> PROBLEM TO SOLVE
Reproduce, please, only the lines from the first line below to the line containing "output logic [IW-1:0]", inclusive.

(Collected data)
===== src/rtl/sprite_engine.sv =====
// Multi-sprite renderer: animation counter, per-channel pipelines,
// fixed-priority compositing (channel 0 on top) and sticky collision.
module sprite_engine
  import sprite_pkg::*;
#(
  parameter int                 N_SPRITES = 4,
  parameter int                 SPR_W     = 64,
  parameter int                 SPR_H     = 64,
  parameter int                 N_FRAMES  = 2,
  parameter int                 ANIM_DIV  = 8,
  parameter logic [COLOR_W-1:0] TRANSP    = 6'h00,
  localparam int                IW        = (N_SPRITES > 1) ? $clog2(N_SPRITES) : 1,
  localparam int                FW        = (N_FRAMES > 1) ? $clog2(N_FRAMES) : 1
) (
  input  logic               clk,
  input  logic               rst,
  input  logic [COORD_W-1:0] pixel_x,
  input  logic [COORD_W-1:0] pixel_y,
  input  logic               pixel_valid,
  input  logic               frame_start,
  input  logic               cfg_we,
  input  logic [IW-1:0]      cfg_idx,
  input  logic [COORD_W-1:0] cfg_x,
  input  logic [COORD_W-1:0] cfg_y,
  input  logic               cfg_en,
  output logic [RGB_W-1:0]   rgb_out,
  output logic               visible_out,
  output logic [IW-1:0]      hit_id,
  output logic               valid_out,
  output logic               collision
);

  logic [7:0]           div_q, div_d;
  logic [FW-1:0]        anim_q, anim_d;
  spr_cfg_t             wr_cfg_s;
  logic [N_SPRITES-1:0] in_win_s;
  logic [COLOR_W-1:0]   color_s [N_SPRITES];
  logic [N_SPRITES-1:0] opaque_s;
  logic                 valid_q;
  logic [RGB_W-1:0]     rgb_d, rgb_q;
  logic [IW-1:0]        hit_d, hit_q;
  logic                 vis_d, vis_q;
  logic                 vout_q;
  logic [7:0]           cnt_s;
  logic                 coll_d, coll_q;

  assign wr_cfg_s = {cfg_x, cfg_y, cfg_en};

  // Animation advances one frame every ANIM_DIV frame starts.
  always_comb begin
    div_d  = div_q;
    anim_d = anim_q;
    if (frame_start) begin
      if (div_q == 8'(ANIM_DIV - 1)) begin
        div_d  = 8'd0;
        anim_d = FW'((int'(anim_q) + 1) % N_FRAMES);
      end else begin
        div_d  = div_q + 8'd1;
        anim_d = anim_q;
      end
    end else begin
      div_d  = div_q;
      anim_d = anim_q;
    end
  end

  // Animation state registers.
  always_ff @(posedge clk or posedge rst) begin
    if (rst) begin
      div_q  <= 8'd0;
      anim_q <= '0;
    end else begin
      div_q  <= div_d;
      anim_q <= anim_d;
    end
  end

  for (genvar g = 0; g < N_SPRITES; g++) begin : g_ch
    sprite_channel #(
      .CH     (g),
      .SPR_W  (SPR_W),
      .SPR_H  (SPR_H),
      .FW     (FW),
      .TRANSP (TRANSP)
    ) u_ch (
      .clk_i    (clk),
      .rst_i    (rst),
      .wr_i     (cfg_we && (cfg_idx == IW'(g))),
      .load_i   (frame_start),
      .wr_cfg_i (wr_cfg_s),
      .px_i     (pixel_x),
      .py_i     (pixel_y),
      .frame_i  (anim_q),
      .in_win_o (in_win_s[g]),
      .color_o  (color_s[g])
    );
  end

  // Priority compositing: scanning from the highest index down lets the
  // lowest opaque channel win; also counts opaque channels for collision.
  always_comb begin
    opaque_s = '0;
    rgb_d    = 24'd0;
    hit_d    = '0;
    cnt_s    = 8'd0;
    for (int i = N_SPRITES - 1; i >= 0; i--) begin
      opaque_s[i] = in_win_s[i] & valid_q & (color_s[i] != TRANSP);
      hit_d       = opaque_s[i] ? IW'(i) : hit_d;
      rgb_d       = opaque_s[i] ? color_decode(color_s[i]) : rgb_d;
      cnt_s       = cnt_s + 8'(opaque_s[i]);
    end
    vis_d  = |opaque_s;
    coll_d = (cnt_s >= 8'd2) | (coll_q & ~frame_start);
  end

  // Stage-1 valid and registered stage-2 outputs.
  always_ff @(posedge clk or posedge rst) begin
    if (rst) begin
      valid_q <= 1'b0;
      rgb_q   <= 24'd0;
      hit_q   <= '0;
      vis_q   <= 1'b0;
      vout_q  <= 1'b0;
      coll_q  <= 1'b0;
    end else begin
      valid_q <= pixel_valid;
      rgb_q   <= rgb_d;
      hit_q   <= hit_d;
      vis_q   <= vis_d;
      vout_q  <= valid_q;
      coll_q  <= coll_d;
    end
  end

  assign rgb_out     = rgb_q;
  assign visible_out = vis_q;
  assign hit_id      = hit_q;
  assign valid_out   = vout_q;
  assign collision   = coll_q;

endmodule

> RESULT OF THIS TASK
===== src/rtl/sprite_engine.sv =====
// Multi-sprite renderer: animation counter, per-channel pipelines,
// fixed-priority compositing (channel 0 on top) and sticky collision.
module sprite_engine
  import sprite_pkg::*;
#(
  parameter int                 N_SPRITES = 4,
  parameter int                 SPR_W     = 64,
  parameter int                 SPR_H     = 64,
  parameter int                 N_FRAMES  = 2,
  parameter int                 ANIM_DIV  = 8,
  parameter logic [COLOR_W-1:0] TRANSP    = 6'h00,
  localparam int                IW        = (N_SPRITES > 1) ? $clog2(N_SPRITES) : 1,
  localparam int                FW        = (N_FRAMES > 1) ? $clog2(N_FRAMES) : 1
) (
  input  logic               clk,
  input  logic               rst,
  input  logic [COORD_W-1:0] pixel_x,
  input  logic [COORD_W-1:0] pixel_y,
  input  logic               pixel_valid,
  input  logic               frame_start,
  input  logic               cfg_we,
  input  logic [IW-1:0]      cfg_idx,
  input  logic [COORD_W-1:0] cfg_x,
  input  logic [COORD_W-1:0] cfg_y,
  input  logic               cfg_en,
  output logic [RGB_W-1:0]   rgb_out,
  output logic               visible_out,
  output logic [IW-1:0]      hit_id,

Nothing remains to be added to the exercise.